Why Fred Thompson is electable

By Gary Reese
Florida Insider

(7/10/07) Fred Thompson’s weakness could be a strength, and that’s what makes him a Republican that could be elected president in a supposed Democratic year next year.
The former US senator from Tennessee sometimes looks as if he lacks the colossal political energy deemed necessary for a presidential race, say party insiders, including some we know who have attended recent Thompson campaign stops. He also sometimes sounds aimless in his stump remarks, they say.

But the reluctant warrior is often the storied one. Because Thompson doesn’t project fire-in-the-belly ambition and corporate polish, he could be the personality that sheds the perceived GOP armor of self-serving phoniness that so many voters say they’re weary of.

Most people will vote for president next year based on party affiliation and personality, and not on the incomprehensible details of particular policy proposals.

The eventual Republican nominee won’t be able to do anything about being a Republican. So personality becomes doubly important. That personality must embrace the core beliefs of the conservative party, while also somehow deflecting the million caveats that will be thrown at the GOP. Thompson is better suited than other top Republican candidates to do that because his vocal and visual mannerisms are oblique – he’s gritty and wry, and his experience as a TV actor provides him with a sense of verbal timing and dry delivery.

Oppose that to former Massachusetts governor Mitt Romney, who too often appears as a genetically engineered perfect Republican – a kind of Zig Ziglar of conservatism. Americans are world weary of the type.

Thompson has raised some eyebrows of doubt from observers who say his shrugging off of his Senate career is a sign that he lacks the taste for more major political combat. But Thompson apparently left the Senate because he was impatient with its bombastic protocols and glacial pace in passing laws.

Don't most Americans feel the same? And doesn't Thompson appear to convey that sense of weary impatience?

In TV debates so far, many of the Republican presidential candidates have tried to assume the mantle of Ronald Reagan by mentioning him and themselves in the same breath. They sound like preachers who talk Jesus but clearly want to walk on the water themselves.

They make the mistake of trying to slip on someone else’s personality like a pair of creased slacks. It’s like the football coach who follows Bear Bryant or Steve Spurrier: They make the fatal error of trying to model themselves on someone they can never match, when the better strategy would be to act the opposite of the coaching greats so as to avoid comparison.

Thompson is the anti-Reagan Reagan. Where the Gipper was embarrassingly upbeat, Thompson is deadpan and dry as husk. He’s somehow positive and cynical at the same time. He somehow gets away with what should be impossible in the electronic age: tossing around barnyard maxims like Abraham Lincoln. (“I'd just say the flies get bigger in the summertime. I guess the flies are buzzing," Thompson was quoted by the AP as saying recently in response to revelations that he once lobbied for a pro-choice organization.)

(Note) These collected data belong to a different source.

Background: an optimization exercise with open tools, aiming at small area. Do not read the settings as production practice. Function was checked by simulation only, so behaviour that the tests miss may differ from the original. Power figures rest on the tool's default switching activity, not on a simulated workload.

**flow/run.sh**
```bash
#!/bin/bash
# synth_recipe.tcl (not shown) runs the flow's synth.tcl, then flattens the netlist and writes it again
# the make line also repeats each setting of config.mk as NAME=value (left out here)
make -C /OpenROAD-flow-scripts/flow DESIGN_CONFIG=/design/flow/config.mk WORK_HOME=/design/flow/orfs CLKGATE_MAP_FILE= SYNTH_SCRIPT=/design/flow/synth_recipe.tcl finish
```
**flow/config.mk**
```make
export PLATFORM = sky130hd
export DESIGN_NAME = heap_top
export DESIGN_NICKNAME = heap_top
export VERILOG_FILES = /design/flow/design.v
export SDC_FILE = /design/flow/constraint.sdc
export NUM_CORES = 4
export LEC_CHECK = 0
export CAP_MARGIN = 20
export CORE_MARGIN = 2
export CORE_UTILIZATION = 40
export SLEW_MARGIN = 20
```
**flow/constraint.sdc**
```tcl
create_clock -name core_clock -period 10.0 [get_ports {gc}]
set_input_delay 2.0000 -clock core_clock [delete_from_list [all_inputs] [get_ports {gc}]]
set_output_delay 2.0000 -clock core_clock [all_outputs]
set_load 0.01 [all_outputs]
```
Source: an optimization exercise on an open RTL-to-GDS flow (aim: small area, a short achievable clock period and few clock cycles). Production flows keep margins and buffers that such runs may drop.
Only simulation tests tie the RTL to the original design; equivalence was not proved.
Power figures rest on the tool's default switching activity, not on a simulated workload.

== alpha ==
// histTop
module histTop #(
    parameter int BIN_WIDTH = histPkg::BIN_WIDTH,
    parameter int COUNT_WIDTH = histPkg::COUNT_WIDTH,
    parameter int HITS_PER_FRAME = histPkg::HITS_PER_FRAME
) (
    input  logic                   clk,
    input  logic                   res,
    input  logic                   start,
    input  logic                   hitValid,
    input  logic [BIN_WIDTH-1:0]   hitBin,
    output logic                   busy,
    output logic                   collecting,
    output logic                   peakValid,
    output logic [BIN_WIDTH-1:0]   peakBin,
    output logic [COUNT_WIDTH-1:0] peakCount
);
For scale: roughly 1,200 cells after synthesis, about 470 flip-flops, ~27 I/O pins, roughly 18,000 sq um of cells after synthesis.
export LEC_CHECK = 0
export CAP_MARGIN = 20
export CORE_MARGIN = 2
export CORE_UTILIZATION = 40
export CTS_CLUSTER_DIAMETER = 100
export CTS_CLUSTER_SIZE = 30
export SETUP_SLACK_MARGIN = 2.0
export SLEW_MARGIN = 20
create_clock -name core_clock -period 4.2 [get_ports {clk}]
run.sh (not shown) runs the stock make flow with config.mk's settings and CLKGATE_MAP_FILE= SYNTH_SCRIPT=/design/flow/synth_recipe.tcl, a recipe that flattens the netlist after the stock synthesis.
Testbench counts of alpha, summed over its fixed seeds: cycles 55,492.
Context: an optimization exercise on an open-source flow, tuned for a short achievable clock period and few clock cycles. The choices shown serve that exercise and are no tape-out recipe.
The RTL was checked by simulation tests, not by an equivalence proof against the original design.
No activity file was given, so power comes from the tool's default toggle rates.

==> flow/design.v <==
package apb_seq_pkg;
    localparam int addr_w     = 16;
    localparam int data_w     = 32;
    localparam int prog_depth = 32;
    localparam int pc_w       = 5;
    localparam int op_w       = 3;
    localparam int cmd_w      = op_w + addr_w + data_w;
    localparam logic [op_w-1:0] op_write  = 3'd0;
    localparam logic [op_w-1:0] op_read   = 3'd1;
    localparam logic [op_w-1:0] op_branch = 3'd2;
    localparam logic [op_w-1:0] op_goto   = 3'd3;
    localparam int st_w = 3;
    localparam logic [st_w-1:0] st_idle      = 3'd0;
    localparam logic [st_w-1:0] st_decode    = 3'd1;
    localparam logic [st_w-1:0] st_wait_xfer = 3'd2;
    localparam logic [st_w-1:0] st_finished  = 3'd3;
    localparam logic [st_w-1:0] st_failed    = 3'd4;
    localparam int op_lsb     = addr_w + data_w;
    localparam int addr_lsb   = data_w;
    localparam int target_lsb = addr_w + data_w - pc_w;
endpackage
From an optimization exercise on the open Yosys and OpenROAD flow, aimed at small area and a short achievable clock period; shortcuts taken in it are not production practice. At most, simulation tests tie the RTL to the original design; equivalence was not proved. Function not checked in runs 4 and 5: the RTL went through the layout flow alone. No activity file was given, so power comes from the tool's default toggle rates.

==> flow/design.v <==
package wts_timing_pkg;
	localparam int NUM_CH    = 5;   
	localparam int NUM_SLOTS = 6;   
	localparam int CPU_SLOT  = 5;   
	localparam int SLOT_W    = 3;   
endpackage
package wts_wave_pkg;
	localparam int SAMPLE_W = 8;               
	localparam int PHASE_W  = 5;               
	localparam int ID_W     = 3;               
	localparam int RAM_AW   = ID_W + PHASE_W;  
	localparam int VOL_W    = 4;    
	localparam int FREQ_W   = 12;   
	localparam int OUT_W    = 12;
	localparam int OUT_MID  = 2048;  
	function automatic logic [15:0] add16(input logic [15:0] a, input logic [15:0] b, input logic cin);
		logic [15:0] p, g, gg, pp, gn, pn;
		p = a ^ b;
		g = a & b;
		g[0] = g[0] | (p[0] & cin);
		gg = g;
		pp = p;
		for (int d = 1; d < 16; d = d * 2) begin
			gn = gg;
			pn = pp;
			for (int i = d; i < 16; i++) begin
				gn[i] = gg[i] | (pp[i] & gg[i-d]);
				pn[i] = pp[i] & pp[i-d];
			end
			gg = gn;
			pp = pn;
		end
		add16 = p ^ {gg[14:0], cin};
	endfunction
endpackage
`timescale 1ns/1ps
module wts_slot_arbiter (
	input  logic                               clk,
	input  logic                               nreset,
	input  logic [wts_wave_pkg::PHASE_W-1:0]   phase_next,
	input  logic                               write_pending,
	output logic [wts_timing_pkg::SLOT_W-1:0]  slot,
	output logic                               cpu_grant,
	output logic                               next_is_cpu,    
	output logic [wts_wave_pkg::RAM_AW-1:0]    play_addr_next,  
	output logic                               ram_we,
	output logic                               play_valid,
	output logic [wts_timing_pkg::SLOT_W-1:0]  play_channel
);
	logic [wts_timing_pkg::SLOT_W-1:0] slot_inc;
	assign slot_inc = (slot == wts_timing_pkg::SLOT_W'(wts_timing_pkg::NUM_SLOTS - 1)) ? '0 : slot + 1'b1;
	always_ff @(posedge clk) begin
		slot <= nreset ? slot_inc : '0;
	end
	assign cpu_grant = (slot == wts_timing_pkg::SLOT_W'(wts_timing_pkg::CPU_SLOT));
	assign next_is_cpu    = (slot_inc == wts_timing_pkg::SLOT_W'(wts_timing_pkg::CPU_SLOT));
	assign play_addr_next = {slot_inc[wts_wave_pkg::ID_W-1:0],
		(slot_inc < wts_timing_pkg::SLOT_W'(wts_timing_pkg::NUM_CH)) ? phase_next : wts_wave_pkg::PHASE_W'(0)};
	assign ram_we = cpu_grant & write_pending;
	always_ff @(posedge clk) begin
		if (!nreset) begin
			play_valid   <= 1'b0;
			play_channel <= '0;
		end else begin
			play_valid   <= ~cpu_grant;
			play_channel <= slot;
		end
	end
endmodule
`timescale 1ns/1ps
module wts_cpu_port (
	input  logic                                clk,
	input  logic                                nreset,
	input  logic [wts_wave_pkg::ID_W-1:0]       sram_id,
	input  logic [wts_wave_pkg::PHASE_W-1:0]    sram_a,
	input  logic [wts_wave_pkg::SAMPLE_W-1:0]   sram_d,
	input  logic                                sram_oe,
	input  logic                                sram_we,
	input  logic                                cpu_grant,
	input  logic [wts_wave_pkg::SAMPLE_W-1:0]   ram_q,
	output logic [wts_wave_pkg::RAM_AW-1:0]     cpu_addr,
	output logic                                strobe,
	output logic [wts_wave_pkg::SAMPLE_W-1:0]   cpu_data,
	output logic                                write_pending,
	output logic [wts_wave_pkg::SAMPLE_W-1:0]   sram_q,
	output logic                                sram_q_en
);
	logic                              read_pending;
	logic [wts_wave_pkg::ID_W-1:0]     req_id;
	logic [wts_wave_pkg::PHASE_W-1:0]  req_a;
	assign strobe = sram_oe | sram_we;
	always_ff @(posedge clk) begin
		if (strobe) begin
			req_id   <= sram_id;
			req_a    <= sram_a;
			cpu_data <= sram_d;
		end
	end
	always_ff @(posedge clk) begin
		if (!nreset) begin
			read_pending  <= 1'b0;
			write_pending <= 1'b0;
		end else if (strobe) begin
			read_pending  <= sram_oe;
			write_pending <= sram_we;
		end else if (cpu_grant) begin
			read_pending  <= 1'b0;
			write_pending <= 1'b0;
		end
	end
	always_ff @(posedge clk) begin
		if (!nreset) begin
			sram_q_en <= 1'b0;
		end else begin
			sram_q_en <= cpu_grant & read_pending;
		end
	end
	assign cpu_addr      = {req_id, req_a};
	assign sram_q   = ram_q;   
endmodule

His gruff delivery is a sort of bluff. He can say things other Republicans can’t say because he carries a sort of wink-wink gravitas that lets him get away with it. This allows him to stare at the world and dare it to universally condemn America. Or to lob brick bats at the female Hillary Clinton and come out clean because the insults sound half in jest.

He can also pull the entertainment-media card usually marked only for Democrats. Internet be damned – the media of our day is still television, and Thompson understands it. That’s as opposed to Hillary Clinton, who, for all her political experience and relentless drive, still sometimes seems to bring a meat cleaver to the tube when a stiletto is called for.

Newspaper media – whose headlines provide the cue for other media – haven’t yet figured out how to dissect Thompson for the purpose of devouring him. But they will. Right now, they are in the customary stage of propping him up to later knock him down. But Thompson may have the kind of undershirt aura off of which at least some of the hurled insults of the media mob may fall to the carpet.

This appeal to the gut and not to the gray matter may help Thompson with Republican voters as much as with Democratic and independent ones. This is critical for the GOP because it could get an electable candidate past the red-meat gatekeepers in the Republican primaries.

Media will skewer Thompson for his immoderately moderate voting record in the U.S. Senate in an attempt to alienate him from the Republican base. But Thompson’s personal bearing may ride to the rescue again. He seems to possess the low-key dramatic skills necessary to persuade the faithful that he can win. To that effect, media attacks have the potential to actually help the Republicans win the November 2008 general election – providing Thompson is the nominee.

Most of the above is intuitively understood by whatever voters are paying attention to the presidential race this early. More critically at this stage, it’s understood by at least some key Republican Party organizational movers and financial shakers, including in Florida.

The gravitating to Thompson’s campaign by Randy Enwright and the Enwright Group in Tallahassee indicates either confidence that Thompson is the answer to the question of what the hell the GOP is going to do next year; or that none of the other major candidates has a prayer.

It may amount to the same thing – “Thompson or Bust in 2008.”